Si è prestato sempre a qualsiasi esigenza della banda: oltre alla tromba, quando necessario, suonava il bombardino o il basso e all’occorrenza andava anche a fare la questua (cosa che per carattere non farebbe mai …ma per la banda, questo e altro!).
Oggi, Sergio continua la sua attività di musicante all’interno del Corpo Musicale, suonando il basso tuba, continuando nel suo ruolo di maestro durante le sfilate e le processioni e come membro del Consiglio Direttivo.

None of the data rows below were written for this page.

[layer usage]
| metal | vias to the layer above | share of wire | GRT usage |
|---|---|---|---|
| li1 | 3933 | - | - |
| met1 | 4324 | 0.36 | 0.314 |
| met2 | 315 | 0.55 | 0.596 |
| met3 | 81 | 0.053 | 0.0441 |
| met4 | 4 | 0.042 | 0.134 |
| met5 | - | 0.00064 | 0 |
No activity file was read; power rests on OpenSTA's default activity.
<file path="config.mk">
export PLATFORM = sky130hd
export DESIGN_NAME = sdac_regbank
export DESIGN_NICKNAME = d
export VERILOG_FILES = /design/src/rtl/sdac_pkg.sv /design/src/rtl/sdac_sync.sv /design/src/rtl/sdac_edge.sv /design/src/rtl/sdac_shifter.sv /design/src/rtl/sdac_latches.sv /design/src/rtl/sdac_regbank.sv
export SDC_FILE = /design/constraint.sdc
export NUM_CORES = 1
export LEC_CHECK = 0
export ABC_AREA = 1
export BUFFER_PORTS_ARGS = -buffer_cell sky130_fd_sc_hd__buf_2
export CORE_MARGIN = 2
export CORE_UTILIZATION = 59
export DETAILED_ROUTE_END_ITERATION = 6
export PLACE_DENSITY = 0.85
export SYNTH_ARGS = -nofsm -noshare
export SYNTH_HDL_FRONTEND = slang
export SYNTH_HIERARCHICAL = 1
export SYNTH_SLANG_ARGS = --single-unit
export TNS_END_PERCENT = 50
</file>
<file path="constraint.sdc">
create_clock -name clk -period 4.56 [get_ports clk]
set_clock_uncertainty 0.05 [all_clocks]
set_input_delay 0.456 -clock clk [delete_from_list [all_inputs] [get_ports clk]]
set_output_delay 0.456 -clock clk [all_outputs]
set_load 0.1 [all_outputs]
</file>
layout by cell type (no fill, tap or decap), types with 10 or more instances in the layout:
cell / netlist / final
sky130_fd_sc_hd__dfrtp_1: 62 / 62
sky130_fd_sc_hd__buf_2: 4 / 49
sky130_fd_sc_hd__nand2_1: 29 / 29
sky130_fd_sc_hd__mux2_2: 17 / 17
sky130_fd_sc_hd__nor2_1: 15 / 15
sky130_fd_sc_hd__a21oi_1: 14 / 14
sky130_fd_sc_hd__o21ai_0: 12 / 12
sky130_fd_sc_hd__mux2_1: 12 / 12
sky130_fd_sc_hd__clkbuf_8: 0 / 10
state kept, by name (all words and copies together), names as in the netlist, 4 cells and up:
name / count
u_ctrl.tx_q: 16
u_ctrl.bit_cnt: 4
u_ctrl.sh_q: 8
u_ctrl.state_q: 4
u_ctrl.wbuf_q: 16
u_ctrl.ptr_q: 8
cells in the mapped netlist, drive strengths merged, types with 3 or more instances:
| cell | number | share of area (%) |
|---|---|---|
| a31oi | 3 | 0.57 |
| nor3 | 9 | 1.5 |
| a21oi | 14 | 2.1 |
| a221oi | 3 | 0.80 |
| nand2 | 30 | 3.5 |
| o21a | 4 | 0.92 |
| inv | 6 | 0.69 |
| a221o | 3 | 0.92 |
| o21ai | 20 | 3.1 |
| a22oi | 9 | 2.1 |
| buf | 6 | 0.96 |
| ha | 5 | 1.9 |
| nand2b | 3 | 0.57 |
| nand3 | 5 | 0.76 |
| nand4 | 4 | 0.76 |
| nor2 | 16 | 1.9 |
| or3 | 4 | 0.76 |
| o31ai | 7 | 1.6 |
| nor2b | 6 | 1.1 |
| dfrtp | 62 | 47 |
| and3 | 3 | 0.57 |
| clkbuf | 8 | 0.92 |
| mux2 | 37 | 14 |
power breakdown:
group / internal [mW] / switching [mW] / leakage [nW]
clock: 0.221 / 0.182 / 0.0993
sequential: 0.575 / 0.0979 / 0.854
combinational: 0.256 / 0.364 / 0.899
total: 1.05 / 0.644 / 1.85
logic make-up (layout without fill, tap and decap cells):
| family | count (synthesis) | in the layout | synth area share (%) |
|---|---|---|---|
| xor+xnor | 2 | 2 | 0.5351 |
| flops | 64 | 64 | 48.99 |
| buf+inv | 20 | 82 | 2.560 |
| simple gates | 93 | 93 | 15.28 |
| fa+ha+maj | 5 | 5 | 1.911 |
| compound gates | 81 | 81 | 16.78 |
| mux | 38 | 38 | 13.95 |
### src/rtl/bldc_commutator.sv
// Top: Hall synchronizer, commutation decode and gate selection.
// Assumes Hall lines are asynchronous and that dead time is inserted
// downstream of these enables.
module bldc_commutator
    import bldc_pkg::*;
#(
    parameter int SYNC_STAGES = 2
) (
    input  logic       clk,
    input  logic       rst_n,
    input  logic [2:0] hall_in,
    input  logic       dir,
    input  logic       slow_decay,
    input  logic       drive_on,
    input  logic       ovr_brake,
    input  logic       ovr_coast,
    output logic [2:0] gate_hi,
    output logic [2:0] gate_lo,
    output logic       step_pulse,
    output logic       hall_fault
);

    logic [NPH-1:0] code_s;
    pair_t          pair;

    hall_sync #(.W(NPH), .STAGES(SYNC_STAGES)) u_sync (
        .clk    (clk),
        .rst_n  (rst_n),
        .raw_i  (hall_in),
        .code_o (code_s),
        .step_o (step_pulse)
    );

    hall_decode u_dec (
        .code_i (code_s),
        .dir_i  (dir),
        .pair_o (pair)
    );

    gate_mux u_mux (
        .clk        (clk),
        .rst_n      (rst_n),
        .pair_i     (pair),
        .drive_on_i (drive_on),
        .slow_i     (slow_decay),
        .brake_i    (ovr_brake),
        .coast_i    (ovr_coast),
        .hi_o       (gate_hi),
        .lo_o       (gate_lo),
        .fault_o    (hall_fault)
    );

endmodule

### config.mk
export PLATFORM = sky130hd
export DESIGN_NAME = bldc_commutator
export DESIGN_NICKNAME = d
export VERILOG_FILES = /design/src/rtl/bldc_pkg.sv /design/src/rtl/hall_sync.sv /design/src/rtl/hall_decode.sv /design/src/rtl/gate_mux.sv /design/src/rtl/bldc_commutator.sv
export SDC_FILE = /design/constraint.sdc
export NUM_CORES = 1
export LEC_CHECK = 0
export BUFFER_PORTS_ARGS = -buffer_cell sky130_fd_sc_hd__buf_2
export CORE_MARGIN = 8
export CORE_UTILIZATION = 53
export DETAILED_ROUTE_END_ITERATION = 12
export GPL_ROUTABILITY_DRIVEN = 0
export PLACE_DENSITY = 0.86
export SYNTH_ARGS = -nofsm -noshare
export SYNTH_HDL_FRONTEND = slang
export SYNTH_SLANG_ARGS = --single-unit
### constraint.sdc
create_clock -name clk -period 2.1 [get_ports clk]
set_clock_uncertainty 0.05 [all_clocks]
set_input_delay 0.315 -clock clk [delete_from_list [all_inputs] [get_ports clk]]
set_output_delay 0.315 -clock clk [all_outputs]
set_load 0.1 [all_outputs]
## src/rtl/ddr_rd_pkg.sv

```systemverilog
package ddr_rd_pkg;
  localparam int BANK_W = 2;
  localparam int COL_W  = 10;
  localparam int BEAT_W = 3;                          // log2 of the largest burst
  localparam int DW     = 1 + BANK_W + COL_W + BEAT_W;
  localparam int PAIR_W = BEAT_W;                     // pair counter width

  typedef struct packed {
    logic          vld;
    logic [DW-1:0] d0;
    logic [DW-1:0] d1;
  } pair_t;

  function automatic logic [DW-1:0] beat_word(logic [BANK_W-1:0] bank,
                                              logic [COL_W-1:0]  col,
                                              logic [BEAT_W-1:0] beat);
    return {1'b1, bank, col, beat};
  endfunction

  // number of two-beat pairs per burst
  function automatic logic [PAIR_W-1:0] bl_pairs(logic [1:0] sel);
    case (sel)
      2'd0:    return PAIR_W'(1);
      2'd1:    return PAIR_W'(2);
      default: return PAIR_W'(4);
    endcase
  endfunction
endpackage

```

## src/rtl/ddr_rd_burst_ctl.sv

```systemverilog
module ddr_rd_burst_ctl
  import ddr_rd_pkg::*;
(
  input  logic              clk_i,
  input  logic              rst_ni,
  input  logic              cmd_valid_i,
  input  logic              cmd_pre_i,
  input  logic [BANK_W-1:0] cmd_bank_i,
  input  logic [COL_W-1:0]  cmd_col_i,
  input  logic [1:0]        cfg_bl_i,
  output pair_t             launch_o,
  output logic              err_o
);
  logic              act_q;
  logic [BANK_W-1:0] bank_q;
  logic [COL_W-1:0]  col_q;
  logic [PAIR_W-1:0] left_q, idx_q;
  logic [PAIR_W-1:0] pairs_total;
  logic rd, pr, same_bank, rd_hit, rd_go, pr_hit, pr_err;

  assign pairs_total = bl_pairs(cfg_bl_i);
  assign rd        = cmd_valid_i & ~cmd_pre_i;
  assign pr        = cmd_valid_i &  cmd_pre_i;
  assign same_bank = act_q & (cmd_bank_i == bank_q);
  assign rd_hit    = rd & same_bank;
  assign rd_go     = rd & ~same_bank;
  assign pr_hit    = pr & same_bank;
  assign pr_err    = pr & ~same_bank;

  always_ff @(posedge clk_i or negedge rst_ni) begin
    if (!rst_ni) begin
      act_q    <= 1'b0;
      bank_q   <= '0;
      col_q    <= '0;
      left_q   <= '0;
      idx_q    <= '0;
      launch_o <= '0;
      err_o    <= 1'b0;
    end else begin
      err_o <= rd_hit | pr_err;
      if (rd_go) begin
        bank_q       <= cmd_bank_i;
        col_q        <= cmd_col_i;
        idx_q        <= PAIR_W'(1);
        left_q       <= pairs_total - PAIR_W'(1);
        act_q        <= (pairs_total > PAIR_W'(1));
        launch_o.vld <= 1'b1;
        launch_o.d0  <= beat_word(cmd_bank_i, cmd_col_i, BEAT_W'(0));
        launch_o.d1  <= beat_word(cmd_bank_i, cmd_col_i, BEAT_W'(1));
      end else if (pr_hit) begin
        act_q    <= 1'b0;
        left_q   <= '0;
        launch_o <= '0;
      end else if (act_q) begin
        idx_q        <= idx_q + PAIR_W'(1);
        left_q       <= left_q - PAIR_W'(1);
        act_q        <= (left_q > PAIR_W'(1));
        launch_o.vld <= 1'b1;
        launch_o.d0  <= beat_word(bank_q, col_q, BEAT_W'({idx_q, 1'b0}));
        launch_o.d1  <= beat_word(bank_q, col_q, BEAT_W'({idx_q, 1'b1}));
      end else begin
        launch_o <= '0;
      end
    end
  end

  AST_PRE_STOPS_LAUNCH: assert property (@(posedge clk_i) disable iff (!rst_ni)
    pr_hit |=> !launch_o.vld);
  AST_READ_STARTS_AT_ZERO: assert property (@(posedge clk_i) disable iff (!rst_ni)
    rd_go |=> launch_o.vld && launch_o.d0[BEAT_W-1:0] == '0);
  AST_ERR_KEEPS_BANK: assert property (@(posedge clk_i) disable iff (!rst_ni)
    rd_hit |=> $stable(bank_q) && err_o);
  AST_LEFT_IN_RANGE: assert property (@(posedge clk_i) disable iff (!rst_ni)
    left_q < pairs_total);
endmodule

```

## src/rtl/ddr_rd_lat_pipe.sv

```systemverilog
module ddr_rd_lat_pipe
  import ddr_rd_pkg::*;
(
  input  logic          clk_i,
  input  logic          rst_ni,
  input  logic          cl_half_i,
  input  pair_t         launch_i,
  output logic [1:0]    dqs_en_o,
  output logic [DW-1:0] dq_rise_o,
  output logic [DW-1:0] dq_fall_o
);
  pair_t s1_q, s2_q;

  always_ff @(posedge clk_i or negedge rst_ni) begin
    if (!rst_ni) begin
      s1_q <= '0;
      s2_q <= '0;
    end else begin
      s1_q <= launch_i;
      s2_q <= s1_q;
    end
  end

  // latency 2.5: the first beat lands on the falling half, the second half-cycle later
  always_comb begin
    if (cl_half_i) begin
      dqs_en_o  = {s1_q.vld, s2_q.vld};
      dq_rise_o = s2_q.d1;
      dq_fall_o = s1_q.d0;
    end else begin
      dqs_en_o  = {s1_q.vld, s1_q.vld};
      dq_rise_o = s1_q.d0;
      dq_fall_o = s1_q.d1;
    end
  end

  AST_CL2_HALVES_PAIRED: assert property (@(posedge clk_i) disable iff (!rst_ni)
    !cl_half_i |-> dqs_en_o[0] == dqs_en_o[1]);
  AST_IDLE_RISE_ZERO: assert property (@(posedge clk_i) disable iff (!rst_ni)
    !dqs_en_o[0] |-> dq_rise_o == '0);
  AST_IDLE_FALL_ZERO: assert property (@(posedge clk_i) disable iff (!rst_ni)
    !dqs_en_o[1] |-> dq_fall_o == '0);
  AST_HALF_SHIFT_ORDER: assert property (@(posedge clk_i) disable iff (!rst_ni)
    (cl_half_i && dqs_en_o[0]) |-> $past(dqs_en_o[1]));
endmodule

```

## src/rtl/ddr_rd_sched.sv

```systemverilog
module ddr_rd_sched
  import ddr_rd_pkg::*;
(
  input  logic              clk_i,
  input  logic              rst_ni,
  input  logic              cmd_valid_i,
  input  logic              cmd_pre_i,
  input  logic [BANK_W-1:0] cmd_bank_i,
  input  logic [COL_W-1:0]  cmd_col_i,
  input  logic [1:0]        cfg_bl_i,
  input  logic              cl_half_i,
  output logic [1:0]        dqs_en_o,
  output logic [DW-1:0]     dq_rise_o,
  output logic [DW-1:0]     dq_fall_o,
  output logic              cmd_err_o
);
  pair_t launch;

  ddr_rd_burst_ctl u_ctl (
    .clk_i       (clk_i),
    .rst_ni      (rst_ni),
    .cmd_valid_i (cmd_valid_i),
    .cmd_pre_i   (cmd_pre_i),
    .cmd_bank_i  (cmd_bank_i),
    .cmd_col_i   (cmd_col_i),
    .cfg_bl_i    (cfg_bl_i),
    .launch_o    (launch),
    .err_o       (cmd_err_o)
  );

  ddr_rd_lat_pipe u_pipe (
    .clk_i     (clk_i),
    .rst_ni    (rst_ni),
    .cl_half_i (cl_half_i),
    .launch_i  (launch),
    .dqs_en_o  (dqs_en_o),
    .dq_rise_o (dq_rise_o),
    .dq_fall_o (dq_fall_o)
  );

  AST_RESET_QUIET: assert property (@(posedge clk_i)
    !rst_ni |-> dqs_en_o == 2'b00 && !cmd_err_o);
endmodule

```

Il suo percorso si può riassumere con tre parole: sacrificio, impegno e tenacia. Sacrificio, perché la vita bandistica è fatta anche di fatiche e di rinunce. Impegno, perché le cose migliori si ottengono con la passione. Tenacia, perché si cade mille volte, ma mille e una ci si rialza.
Il suo è un cammino che gli ha richiesto tanto tempo e molta costanza; un cammino che non si è mai accontentato dell’oggi, consapevole che il futuro appartiene a chi sa mescolare sudore, passione, ideali e visione.
Vogliamo concludere con il pensiero di un musicante che riassume pienamente anche il pensiero di tutti noi: “Sergio è stato molto più di un maestro, lui ha visto in ogni allievo non solo un potenziale esecutore, ma una persona unica, spesso fragile o insicura. Con la sua empatia, la sua pazienza ed i suoi modi gentili è stato capace di trasmettere la passione musicale a generazione di musicisti. Se oggi, con tutte le difficoltà, esiste ancora un Corpo Musicale nel nostro paese lo dobbiamo proprio a Sergio, che negli anni è stato il cuore della nostra associazione”.